**Work to complete**: Copy out, exactly, the first line of the entries below and every line after it through the one containing "localparam int MD_LATENCY_DEF = 8;".

[Collected data]
.....

$ cat src/rtl/pipeline_pkg.sv
// Shared pipeline types and constants for the hazard/stall control slice.
package pipeline_pkg;

    localparam int REG_W = 5;
    localparam logic [REG_W-1:0] REG_ZERO = 5'd0;
    localparam int MD_LATENCY_DEF = 8;

    typedef enum logic {MD_IDLE, MD_BUSY} md_state_t;

    // $0 is hardwired, so a producer targeting it never creates a dependency.
    function automatic logic reg_match(input logic en, input logic [REG_W-1:0] dest,
                                       input logic [REG_W-1:0] r);
        return en && (dest == r) && (r != REG_ZERO);
    endfunction

endpackage

$ cat src/rtl/md_busy_tracker.sv
// MUL/DIV occupancy tracker: IDLE/BUSY FSM with countdown, done pulse and sticky overlap error.
module md_busy_tracker
    import pipeline_pkg::*;
#(
    parameter int MD_LATENCY = MD_LATENCY_DEF,
    parameter int CNT_W      = 5
) (
    input  logic clk,
    input  logic rst,
    input  logic md_start,
    output logic md_busy,
    output logic md_done,
    output logic md_overlap_err
);

    localparam logic [CNT_W-1:0] CNT_LOAD = CNT_W'(MD_LATENCY - 1);
    localparam logic [CNT_W-1:0] CNT_ONE  = CNT_W'(1);

    md_state_t        state, state_nxt;
    logic [CNT_W-1:0] cnt, cnt_nxt;
    logic             err, err_nxt;

    always_ff @(posedge clk or posedge rst) begin
        if (rst) begin
            state <= MD_IDLE;
            cnt   <= '0;
            err   <= 1'b0;
        end else begin
            state <= state_nxt;
            cnt   <= cnt_nxt;
            err   <= err_nxt;
        end
    end

    always_comb begin
        state_nxt = state;
        cnt_nxt   = cnt;
        err_nxt   = err;
        case (state)
            MD_IDLE: begin
                if (md_start) begin
                    state_nxt = MD_BUSY;
                    cnt_nxt   = CNT_LOAD;
                end
            end
            MD_BUSY: begin
                // A new start while busy restarts the countdown rather than queueing.
                if (md_start) begin
                    err_nxt = 1'b1;
                    cnt_nxt = CNT_LOAD;
                end else if (cnt == CNT_ONE) begin
                    state_nxt = MD_IDLE;
                    cnt_nxt   = '0;
                end else begin
                    cnt_nxt = cnt - CNT_ONE;
                end
            end
            default: begin
                state_nxt = MD_IDLE;
                cnt_nxt   = '0;
            end
        endcase
    end

    always_comb begin
        md_busy        = (state == MD_BUSY);
        md_done        = (state == MD_BUSY) && (cnt == CNT_ONE);
        md_overlap_err = err;
    end

endmodule

$ cat src/rtl/hazard_stall_ctrl.sv
// Pipeline hazard controller: load-use, branch-in-ID and MUL/DIV stalls plus IF/ID flush.
// Optional HAZARD_PERF_EN adds stall_cycles / flush_count performance counters.
module hazard_stall_ctrl
    import pipeline_pkg::*;
#(
    parameter int MD_LATENCY = MD_LATENCY_DEF,
    parameter int CNT_W      = 5
) (
    input  logic             clk,
    input  logic             rst,
    input  logic [REG_W-1:0] rs_addr_id,
    input  logic [REG_W-1:0] rt_addr_id,
    input  logic             rs_used_id,
    input  logic             rt_used_id,
    input  logic             branch_id,
    input  logic             branch_taken_id,
    input  logic             md_use_id,
    input  logic             memread_ex,
    input  logic             regwrite_ex,
    input  logic [REG_W-1:0] dest_addr_ex,
    input  logic             md_start_ex,
    input  logic             memread_mem,
    input  logic [REG_W-1:0] dest_addr_mem,
    output logic             pc_write,
    output logic             ifid_write,
    output logic             ifid_flush,
    output logic             idex_stall,
    output logic             md_busy,
    output logic             md_done,
    output logic             md_overlap_err
`ifdef HAZARD_PERF_EN
    ,
    output logic [31:0]      stall_cycles,
    output logic [31:0]      flush_count
`endif
);

    logic ex_rs, ex_rt, mem_rs, mem_rt;
    logic load_use, br_hz, md_hz, stall, flush;

    md_busy_tracker #(
        .MD_LATENCY (MD_LATENCY),
        .CNT_W      (CNT_W)
    ) u_md (
        .clk            (clk),
        .rst            (rst),
        .md_start       (md_start_ex),
        .md_busy        (md_busy),
        .md_done        (md_done),
        .md_overlap_err (md_overlap_err)
    );

    always_comb begin
        ex_rs  = reg_match(regwrite_ex, dest_addr_ex, rs_addr_id);
        ex_rt  = reg_match(regwrite_ex, dest_addr_ex, rt_addr_id);
        mem_rs = reg_match(memread_mem, dest_addr_mem, rs_addr_id);
        mem_rt = reg_match(memread_mem, dest_addr_mem, rt_addr_id);

        load_use = memread_ex && ((rs_used_id && ex_rs) || (rt_used_id && ex_rt));
        // Branches compare in ID, so any EX producer or a load still in MEM is too late to forward.
        br_hz    = branch_id && ((rs_used_id && (ex_rs || mem_rs)) ||
                                 (rt_used_id && (ex_rt || mem_rt)));
        // The waiter may issue on the done cycle; it reaches EX just as the unit frees.
        md_hz    = md_use_id && md_busy && !md_done;
        stall    = load_use || br_hz || md_hz;
        // A taken branch under stall read stale operands; it is re-resolved next cycle.
        flush    = branch_taken_id && !stall;

        pc_write   = !rst && !stall;
        ifid_write = !rst && !stall;
        ifid_flush = !rst && flush;
        idex_stall = rst || stall;
    end

`ifdef HAZARD_PERF_EN
    always_ff @(posedge clk or posedge rst) begin
        if (rst) begin
            stall_cycles <= '0;
            flush_count  <= '0;
        end else begin
            if (stall) stall_cycles <= stall_cycles + 32'd1;
            if (flush) flush_count  <= flush_count + 32'd1;
        end
    end
`endif

endmodule

$ cat config.mk
export PLATFORM = sky130hd
export DESIGN_NAME = hazard_stall_ctrl
export DESIGN_NICKNAME = d
export VERILOG_FILES = /design/src/rtl/pipeline_pkg.sv /design/src/rtl/md_busy_tracker.sv /design/src/rtl/hazard_stall_ctrl.sv
export SDC_FILE = /design/constraint.sdc
export NUM_CORES = 1
export LEC_CHECK = 0
export CAP_MARGIN = 20
export CORE_MARGIN = 2
export CORE_UTILIZATION = 37
export CTS_CLUSTER_DIAMETER = 50
export DETAILED_ROUTE_END_ITERATION = 10
export PLACE_DENSITY = 0.78
export SYNTH_ARGS = -nofsm -noshare
export SYNTH_HDL_FRONTEND = slang
export SYNTH_HIERARCHICAL = 1
export SYNTH_SLANG_ARGS = --single-unit
$ cat constraint.sdc
create_clock -name clk -period 2.1 [get_ports clk]
set_clock_uncertainty 0.1 [all_clocks]
set_input_delay 0.21 -clock clk [delete_from_list [all_inputs] [get_ports clk]]
set_output_delay 0.21 -clock clk [all_outputs]
set_load 0.03 [all_outputs]
==> flow_summary.yaml <==
cts:
  clk-insertion-delay-late_ns: 0.29
  clockRootBuffer: "clkbuf_4"
  tritoncts: "done"
  cts.path.max_buffers: 2
  clkSinkCount: 7
  clk_pin_slew_ns: 0.07
  cts_buffers: 3
  htree_levels: 1
synthesis:
  synth_nets: 111
  synth_compound_area_frac: 0.133
  synthMuxAreaShare: 0
  synth_top_family_by_area: "XOR/XNOR gates"
  yosys_warnings: 6
  synth-simple-area-share: 0.250
  syn-cell-area_um2: 677
  synth_adder_area_share: 0.0370
  syn_inst: 78
  syn-mean-instance-area_um2: 8.68
  yosysSeqAreaShare: 0.259
  synthXorXnorAreaFrac: 0.272
  synth_cell_type_count: 29
  ys_ff_latch: 7
timing:
  min_period_over_period: 1.15
  finalMaxSlewViolations: 0
  slew_headroom: 0.750
  max_freq_ghz: 0.415
  finalSetupViolCount: 4
  worst_slack_ns: -0.311
  whs_ns: 0.107
  hold_viol: 0
  rsz0062_at_grt: "true"
  fin_crit_ns: 2.41
  tightest_slew_ns: 0.375
critical_path:
  slowest_delay_ns: 0.40
  crit_fanout: 3
  rrSetupSlack_ns: 0.13
  path_buf_inv: 2
  cp_cell_sequence: "inv_2, ha_4, or3b_4, nor3b_4, o21bai_4, or3_4, buf_6"
  start_kind: "register"
  r2r_end: "u_md/cnt[4]"
  cp.arrival_ns: 2.10
  worstPathRequired_ns: 1.79
  reg2regPathDepth: 10
  cp-end-kind: "primary output"
  crit_slowest_cell: "or3b_4"
  rr_startpoint: "u_md/cnt[1]"
  worstSetupPathType: "reg -> out"
  cp_top_family: "simple AND/OR/NAND/NOR gates"
power_and_ir_drop:
  total_power_uw: 540
  p_leak_nw: 0.582
  powerDensity_nw_per_um2: 384
  p_clk_frac: 0.263
  comb_power_share: 0.459
  ir_drop_v: 0.000312
  seq_power_share: 0.277
  power_switching_uw: 177
  swShare: 0.329
  p_int_uw: 363
route:
  drt_first_pass_iters: 4
  vias: 869
  drcViolationCount: 0
  drt_iter0_markers: 19
  postRouteAntennaNets: 0
  vias_per_cell: 5.14
  wl_per_cell_um: 15.4
  wl_um: 2600
status:
  violations: "negative setup slack"
  status: "finished with violations"
flow_run:
  maxCapViolCount: 0
floorplan:
  fp.dieArea_um2: 2190
  rows: 15
  die_y_um: 46.8
  core_um2: 1730
  start_util: 0.392
  ioPinCount: 38
  die_x_um: 46.8
layout:
  fillers: 120
  syn2layout_area_growth_pct: 108
  final_common_cell: "buf_4"
  finalNetCount: 178
  drive_gt1_frac: 0.368
  layout_common_cells: "26 x buf_4, 23 x clkdlybuf4s50_1, 11 x xnor2_1"
  antenna_cells: 0
  fin_area_um2: 1410
grt:
  antenna_found_initial: 0
  grt_pass1_wl_um: 3880
  grt_overflow: 0
  grt_max_degree: 12
  grt_pass1_vias: 910
  grt_usage: 0.269
placement:
  port_buffers: 37
  post_dp_cell_area_um2: 1260
  dp_hpwl_um: 1820
  gp_congestion: 0.755
hold_path:
  hp-class: "in -> async"
synth_stat cells:
master,number,area [um^2]
or4b_4,1,13.8
a211o_1,1,8.76
nor4b_1,1,8.76
a21oi_2,1,8.76
o21ai_1,1,5.00
o31ai_1,1,7.51
a21o_1,1,7.51
nor3_1,1,5.00
o21ai_0,5,25.0
xnor2_1,13,114
or3_1,3,18.8
nor2_1,1,3.75
inv_1,4,15.0
nand3_1,3,15.0
nand2_1,5,18.8
nor3b_1,1,7.51
buf_4,1,7.51
or4_1,2,15.0
buf_6,1,11.3
nand2b_1,3,18.8
o21bai_1,1,7.51
dfrtp_1,7,175
nand4_1,2,12.5
a21oi_1,4,20.0
ha_1,2,25.0
xor2_1,8,70.1
nor4_1,2,12.5
or4b_1,1,10.0
or3b_2,1,8.76
cell families after synthesis:
family | Yosys count
flops | 7
xor+xnor | 21
compound gates | 15
simple gates | 27
buf+inv | 6
fa+ha+maj | 2
repair_timing:
item / CTS / global route
hold buffers: 0 / 0
pin swaps: 10 / 3
endpoints found under the setup margin: 4 / 7
buffers inserted: 10 / 1
resized for setup: 27 / 4
routing by layer:
layer,share of wire,wire length (um),global-route usage,vias to the layer above
met4,0.029,75,0.111,0
li1,-,-,-,411
met2,0.56,1450,0.518,37
met5,0,0,0,-
met3,0.061,159,0.0923,6
met1,0.35,916,0.255,415
sequential cells by signal, summed over array words and instances, names as in the netlist:
signal / count
u_md/cnt: 5
u_md/md_busy: 1
u_md/md_overlap_err: 1
power groups by stage:
stage / Combinational [mW] / Sequential (mW) / Clock, mW
final: 0.248 / 0.150 / 0.142
after global routing: 0.267 / 0.150 / 0.153
after CTS: 0.254 / 0.148 / 0.133
after floorplan: 0.0851 / 0.149 / 0
after detailed placement: 0.210 / 0.150 / 0
after global placement: 0.204 / 0.149 / 0
area by class of cell:
cell class | count | area (um^2) | share of cell area
Tap cell | 25 | 31.3 | 0.0222
Sequential cell | 7 | 175 | 0.125
Inverter | 4 | 15.0 | 0.0107
Clock buffer | 4 | 26.3 | 0.0187
Timing Repair Buffer | 64 | 572 | 0.407
Multi-Input combinational cell | 65 | 587 | 0.417
worst max-delay path by stage:
| stage | slack (ns) | end | from | cells past startpoint |
|---|---|---|---|---|
| 6_report | -0.31 | idex_stall | u_md/cnt[1] | 7 |
| 5_1_grt | -0.36 | idex_stall | u_md/cnt[1] | 7 |
| 4_1_cts | -0.28 | idex_stall | u_md/cnt[1] | 7 |
| 3_5_place_dp | -0.30 | idex_stall | rs_addr_id[1] | 7 |
| 3_3_place_gp | -0.24 | idex_stall | rs_addr_id[2] | 7 |
| 2_1_floorplan | -0.31 | pc_write | u_md/cnt[1] | 7 |
worst register-to-register path: cells and delay by family (launching register included):
family                   cells  cell delay [ns]
AO/OA/AOI/OAI                1             0.15
AND/OR/NAND/NOR              2             0.55
buffers and inverters        6             0.56
adder cells (fa/ha/maj)      1             0.14
flip-flops                   1             0.39
through the flow:
| step | instances | setup TNS, ns | worst slack [ns] | util |
|---|---|---|---|---|
| after floorplan | 78 | -0.843 | -0.313 | - |
| after global routing | 169 | -1.36 | -0.358 | 0.814 |
| after CTS | 174 | -1.33 | -0.279 | 0.828 |
| final | 169 | -1.10 | -0.311 | 0.814 |
| after detailed placement | 160 | -1.06 | -0.299 | 0.732 |
| after global placement | 160 | -0.882 | -0.243 | 0.732 |
(Power assumes the default switching activity.)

.....

**Result of the exercise**:
$ cat src/rtl/pipeline_pkg.sv
// Shared pipeline types and constants for the hazard/stall control slice.
package pipeline_pkg;

    localparam int REG_W = 5;
    localparam logic [REG_W-1:0] REG_ZERO = 5'd0;
    localparam int MD_LATENCY_DEF = 8;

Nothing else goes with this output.